The objective of this project was to advance current radio frequency (RF) tag capabilities to survive the operating conditions associated with munitions, provide information on the munitions location, and minimize the false alarm rate.

The tag must be secured to the candidate ordnance item and be capable of surviving the delivery system and impact. The buried tag must respond to and then signal the interrogation module when the detection system is brought nearby. Several candidate Tag/Interrogator Systems were explored and tested. This project investigated various delivery modes, effects on lethality, implementation costs, modes for safety and security, and tactical deployment issues. Parametric analysis was used to guide the implementation of technologies required to successfully accomplish the overall objective of providing a unique solution to future UXO remediation efforts.

The Electromagnetic (EM) UXO Tag System required significant advancement of the current technology.

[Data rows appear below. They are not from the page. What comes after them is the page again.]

**src/rtl/ixe_pkg.sv**
```systemverilog
package ixe_pkg;
  parameter int NUM_CHAN = 8;
  parameter int ADDR_W   = 16;
  parameter int DATA_W   = 16;
  parameter int CNT_W    = 8;
  localparam int CHAN_W  = $clog2(NUM_CHAN);
  localparam logic [CNT_W-1:0] CNT_LOOP = {CNT_W{1'b1}};

  // control word field positions
  localparam int CTRL_WORD_BIT = CNT_W;
  localparam int CTRL_STEP_LO  = CNT_W + 1;
  localparam int CTRL_EN_BIT   = CNT_W + 3;

  typedef enum logic [1:0] {
    SEL_SRC  = 2'd0,
    SEL_DST  = 2'd1,
    SEL_CTRL = 2'd2,
    SEL_NONE = 2'd3
  } cfgSel_e;

  typedef enum logic [1:0] {
    STEP_NONE  = 2'd0,
    STEP_SRC   = 2'd1,
    STEP_DST   = 2'd2,
    STEP_NONE2 = 2'd3
  } stepMode_e;

  typedef struct packed {
    logic              capture;  // read beat granted
    logic              commit;   // write beat granted
    logic              bounce;   // request on disabled channel
    logic              wrPhase;  // address mux select
    logic [CHAN_W-1:0] chan;     // channel addressed
  } ctlStrb_t;
endpackage

```
**src/rtl/ixe_control.sv**
```systemverilog
module ixe_control
  import ixe_pkg::*;
(
  input  logic                clk,
  input  logic                rstN,
  input  logic                svcReq,
  input  logic [CHAN_W-1:0]   svcChan,
  input  logic [NUM_CHAN-1:0] chanEn,
  input  logic                memGnt,
  output logic                svcReady,
  output logic                memReq,
  output logic                memWe,
  output logic                xferDone,
  output logic [CHAN_W-1:0]   xferChan,
  output ctlStrb_t            strb
);
  typedef enum logic [1:0] {ST_IDLE, ST_READ, ST_WRITE} state_e;
  state_e            state;
  logic [CHAN_W-1:0] activeChan;
  logic              accept;

  assign accept = (state == ST_IDLE) && svcReq && chanEn[svcChan];

  always_ff @(posedge clk or negedge rstN) begin
    if (!rstN) begin
      state      <= ST_IDLE;
      activeChan <= '0;
    end else begin
      unique case (state)
        ST_IDLE: if (accept) begin
          activeChan <= svcChan;
          state      <= ST_READ;
        end
        ST_READ:  if (memGnt) state <= ST_WRITE;
        ST_WRITE: if (memGnt) state <= ST_IDLE;
        default:  state <= ST_IDLE;
      endcase
    end
  end

  always_comb begin
    svcReady     = (state == ST_IDLE);
    memReq       = (state != ST_IDLE);
    memWe        = (state == ST_WRITE);
    xferDone     = (state == ST_WRITE) && memGnt;
    xferChan     = activeChan;
    strb.chan    = (state == ST_IDLE) ? svcChan : activeChan;
    strb.capture = (state == ST_READ) && memGnt;
    strb.commit  = (state == ST_WRITE) && memGnt;
    strb.bounce  = (state == ST_IDLE) && svcReq && !chanEn[svcChan];
    strb.wrPhase = (state == ST_WRITE);
  end
endmodule

```
**src/rtl/ixe_datapath.sv**
```systemverilog
module ixe_datapath
  import ixe_pkg::*;
(
  input  logic                clk,
  input  logic                rstN,
  input  ctlStrb_t            strb,
  input  logic                cfgWe,
  input  logic [CHAN_W-1:0]   cfgChan,
  input  logic [1:0]          cfgSel,
  input  logic [DATA_W-1:0]   cfgData,
  input  logic [DATA_W-1:0]   memRdata,
  output logic [NUM_CHAN-1:0] chanEn,
  output logic [ADDR_W-1:0]   memAddr,
  output logic [DATA_W-1:0]   memWdata,
  output logic                memByte,
  output logic [NUM_CHAN-1:0] cpuIrq
);
  logic [ADDR_W-1:0] srcArr  [NUM_CHAN];
  logic [ADDR_W-1:0] dstArr  [NUM_CHAN];
  logic [CNT_W-1:0]  cntNext [NUM_CHAN];
  logic [NUM_CHAN-1:0] wordArr;

  for (genvar g = 0; g < NUM_CHAN; g++) begin : g_ch
    logic [ADDR_W-1:0] srcPtr, dstPtr, stepAmt;
    logic [CNT_W-1:0]  cnt;
    logic              isWord, enR;
    stepMode_e         mode;
    logic              hit, cfgHit;

    assign hit     = strb.commit && (strb.chan == CHAN_W'(g));
    assign cfgHit  = cfgWe && (cfgChan == CHAN_W'(g));
    assign stepAmt = isWord ? ADDR_W'(2) : ADDR_W'(1);

    always_comb begin
      if (cnt == CNT_LOOP)  cntNext[g] = CNT_LOOP;
      else if (cnt == '0)   cntNext[g] = '0;
      else                  cntNext[g] = cnt - 1'b1;
    end

    always_ff @(posedge clk or negedge rstN) begin
      if (!rstN) begin
        srcPtr <= '0;
        dstPtr <= '0;
        cnt    <= '0;
        isWord <= 1'b0;
        enR    <= 1'b0;
        mode   <= STEP_NONE;
      end else if (hit) begin
        if (mode == STEP_SRC) srcPtr <= srcPtr + stepAmt;
        if (mode == STEP_DST) dstPtr <= dstPtr + stepAmt;
        cnt <= cntNext[g];
        if (cntNext[g] == '0) enR <= 1'b0;
      end else if (cfgHit) begin
        unique case (cfgSel_e'(cfgSel))
          SEL_SRC:  srcPtr <= cfgData[ADDR_W-1:0];
          SEL_DST:  dstPtr <= cfgData[ADDR_W-1:0];
          SEL_CTRL: begin
            cnt    <= cfgData[CNT_W-1:0];
            isWord <= cfgData[CTRL_WORD_BIT];
            mode   <= stepMode_e'(cfgData[CTRL_STEP_LO +: 2]);
            enR    <= cfgData[CTRL_EN_BIT];
          end
          default: ;
        endcase
      end
    end

    assign srcArr[g]  = srcPtr;
    assign dstArr[g]  = dstPtr;
    assign wordArr[g] = isWord;
    assign chanEn[g]  = enR;
  end

  logic              curWord;
  logic [ADDR_W-1:0] rawAddr;
  logic [DATA_W-1:0] dataReg;
  logic              finish;

  assign curWord  = wordArr[strb.chan];
  assign rawAddr  = strb.wrPhase ? dstArr[strb.chan] : srcArr[strb.chan];
  assign memAddr  = curWord ? {rawAddr[ADDR_W-1:1], 1'b0} : rawAddr;
  assign memByte  = !curWord;
  assign memWdata = dataReg;
  assign finish   = strb.commit && (cntNext[strb.chan] == '0);

  always_ff @(posedge clk or negedge rstN) begin
    if (!rstN) begin
      dataReg <= '0;
      cpuIrq  <= '0;
    end else begin
      if (strb.capture)
        dataReg <= curWord ? memRdata : {{(DATA_W-8){1'b0}}, memRdata[7:0]};
      cpuIrq <= '0;
      if (strb.bounce || finish) cpuIrq[strb.chan] <= 1'b1;
    end
  end
endmodule

```
**src/rtl/irq_xfer_engine.sv**
```systemverilog
module irq_xfer_engine
  import ixe_pkg::*;
(
  input  logic                clk,
  input  logic                rstN,
  input  logic                cfgWe,
  input  logic [CHAN_W-1:0]   cfgChan,
  input  logic [1:0]          cfgSel,
  input  logic [DATA_W-1:0]   cfgData,
  input  logic                svcReq,
  input  logic [CHAN_W-1:0]   svcChan,
  output logic                svcReady,
  output logic                memReq,
  output logic                memWe,
  output logic                memByte,
  output logic [ADDR_W-1:0]   memAddr,
  output logic [DATA_W-1:0]   memWdata,
  input  logic [DATA_W-1:0]   memRdata,
  input  logic                memGnt,
  output logic                xferDone,
  output logic [CHAN_W-1:0]   xferChan,
  output logic [NUM_CHAN-1:0] cpuIrq
);
  ctlStrb_t            strb;
  logic [NUM_CHAN-1:0] chanEn;

  ixe_control u_ctl (
    .clk, .rstN, .svcReq, .svcChan, .chanEn, .memGnt,
    .svcReady, .memReq, .memWe, .xferDone, .xferChan, .strb
  );

  ixe_datapath u_dp (
    .clk, .rstN, .strb, .cfgWe, .cfgChan, .cfgSel, .cfgData,
    .memRdata, .chanEn, .memAddr, .memWdata, .memByte, .cpuIrq
  );
endmodule

```
**config.mk**
```make
export PLATFORM = sky130hd
export DESIGN_NAME = irq_xfer_engine
export DESIGN_NICKNAME = d
export VERILOG_FILES = /design/src/rtl/ixe_pkg.sv /design/src/rtl/ixe_control.sv /design/src/rtl/ixe_datapath.sv /design/src/rtl/irq_xfer_engine.sv
export SDC_FILE = /design/constraint.sdc
export NUM_CORES = 1
export LEC_CHECK = 0
export BUFFER_PORTS_ARGS = -buffer_cell sky130_fd_sc_hd__clkbuf_2
export CORE_MARGIN = 2
export CORE_UTILIZATION = 40
export DETAILED_ROUTE_END_ITERATION = 16
export PLACE_DENSITY = 0.62
export SLEW_MARGIN = 20
export SYNTH_ARGS = -nofsm -noshare
export SYNTH_HDL_FRONTEND = slang
export SYNTH_SLANG_ARGS = --single-unit
```
**constraint.sdc**
```tcl
create_clock -name clk -period 4.7 [get_ports clk]
set_input_delay 0.47 -clock clk [delete_from_list [all_inputs] [get_ports clk]]
set_output_delay 0.47 -clock clk [all_outputs]
set_load 0.03 [all_outputs]
```
==> results.cfg, run 1 <==
[global_route]
grt_pass1_wl_um = 156000
grt_pass1_vias = 23900
grt.total_usage_pct = 31.0
antenna_found_initial = 3
grt_max_degree = 117
grt_overflow = 0

[drt]
drt_first_pass_iters = 6
viasPerCell = 6.65
wl_per_cell_um = 26.6
via_count = 26200
antenna_left = 0
wirelength_um = 105000
drt-initial-drc-count = 3639
remaining_drc_errors = 0

[sta]
slew-limit-headroom_pct = 20.1
final.min_clock_period_ns = 4.42
final-max-slew-violation-count = 0
tightest_slew_ns = 1.17
rsz0062_at_grt = no
max_freq_ghz = 0.226
finalSetupTns_ns = 0
setup_violations = 0
finalCritPeriodShare_pct = 94.0
skew_ns = 0.0278
hold_viol = 0

[floorplanning]
rows = 92
ioPinCount = 93
core_area_mm2 = 0.0629
start_util_pct = 40.3
fp.dieW_um = 256
die_y_um = 256
die_area_mm2 = 0.0653

[power]
ir_worst_vdd_mv = 0.278
power_density_mw_per_mm2 = 594
p_leak_nw = 11.4

[synthesis]
ys_ff_latch = 381
ys_dominant_reg_cell = dfrtp_1
synth_cell_types = 89
syn-num-nets = 3206
yosysSeqAreaShare_pct = 37.7
synth-edff-count = 0
ys_warn_count = 0
async_reset_ff_share_pct = 100
syn-instance-count = 3096
syn_area_mm2 = 0.0253
syn_avg_cell_area_um2 = 8.18

[clock_tree]
cts-htree-levels = 2
clock_path_buffers = 3
clk_latency_ns = 0.61
numCtsBuffers = 47
numClockSinks = 381
post_cts_buffers = 0
cts_root_buffer = clkbuf_16
clkTransAtPathRegs_ns = 0.06
cts_tree = built

[critical_path]
crit_path_max_fanout = 19
reg2reg_slack_ns = 0.99
worstSetupEndpointType = output port
cp.required_ns = 4.23
crit_arrival_ns = 3.95
r2r_start = u_ctl.state[0]
endpoint = memAddr[8]
r2r_end = u_dp.g_ch[1].cnt[5]
cp-start-kind = flip-flop
reg2reg_depth = 9
crit_start = u_ctl.state[0]
critPathKind = flip-flop to output port

[placement]
place_congestion = 1.03
dp_hpwl_um = 74000
portBuffers = 92

[min_path]
hp-class = input port to flip-flop

[cells_and_area]
antenna_cells = 0
drive_gt1_share_pct = 10.0
postLayoutCoreUtil_pct = 44.6
final_nets = 3170
area_delta_synth_final_pct = 10.6
fill_cells = 6176

[outcome]
outcome = complete, no violations

[flow_run]
drv_cap = 0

The DoD requires a custom tag that can be interrogated through several feet of soil using an aboveground mobile interrogator. The two primary issues of concern are the ability to detect a buried tag and the survivability of the tag. The first step in the system design was to establish the performance and operational requirements of both the Tag and the Interrogator. Next, a design was performed to include key factors such as RF frequency selection, tag and interrogator antenna design, and tag size, location, and packaging. Detectability is driven primarily by RF frequency and antenna design along with supporting Tag and Interrogator modulation electronics. Tag survivability was addressed by use of established and documented approaches of electronic component design and packaging techniques. Both laboratory and field-testing were key factors in design verification.

The project team concluded that the testing at the Aberdeen Test Center, Maryland in 2005 and 2006 demonstrated that properly-embedded tags on UXO items can be detected to the needed depth of 3 feet. Fully-developed above-ground interrogators could scan munition ranges at reasonable rates, with a one-meter-wide swath and an estimated speed of 2 to 3 miles per hour. This type of search would provide a high probability of detection. The project team made no attempt to estimate the false alarm rate, but a false alarm would occur only when a munition exploded but did not damage the radio frequency identification (RFID) tag, or when a tag separated from its munition. Ground clutter and munition scrap would not influence the detection probability or the false alarm rate. The major factor in the cost of remediation may be the high false alarm rate of current UXO search methodologies.

Proof of principle for successful detection and location of UXO and munitions that have pre-embedded RF tags was demonstrated in this project. The resulting long-term benefit could be significantly decreased costs of range remediation due to the higher probability of detecting UXO with fewer false alarms. The project team believes a detailed analysis would show the tagged-munition methodology to yield a large overall savings in the future, even though cost would be incurred mounting commercial-off-the-shelf RFID tags on munitions.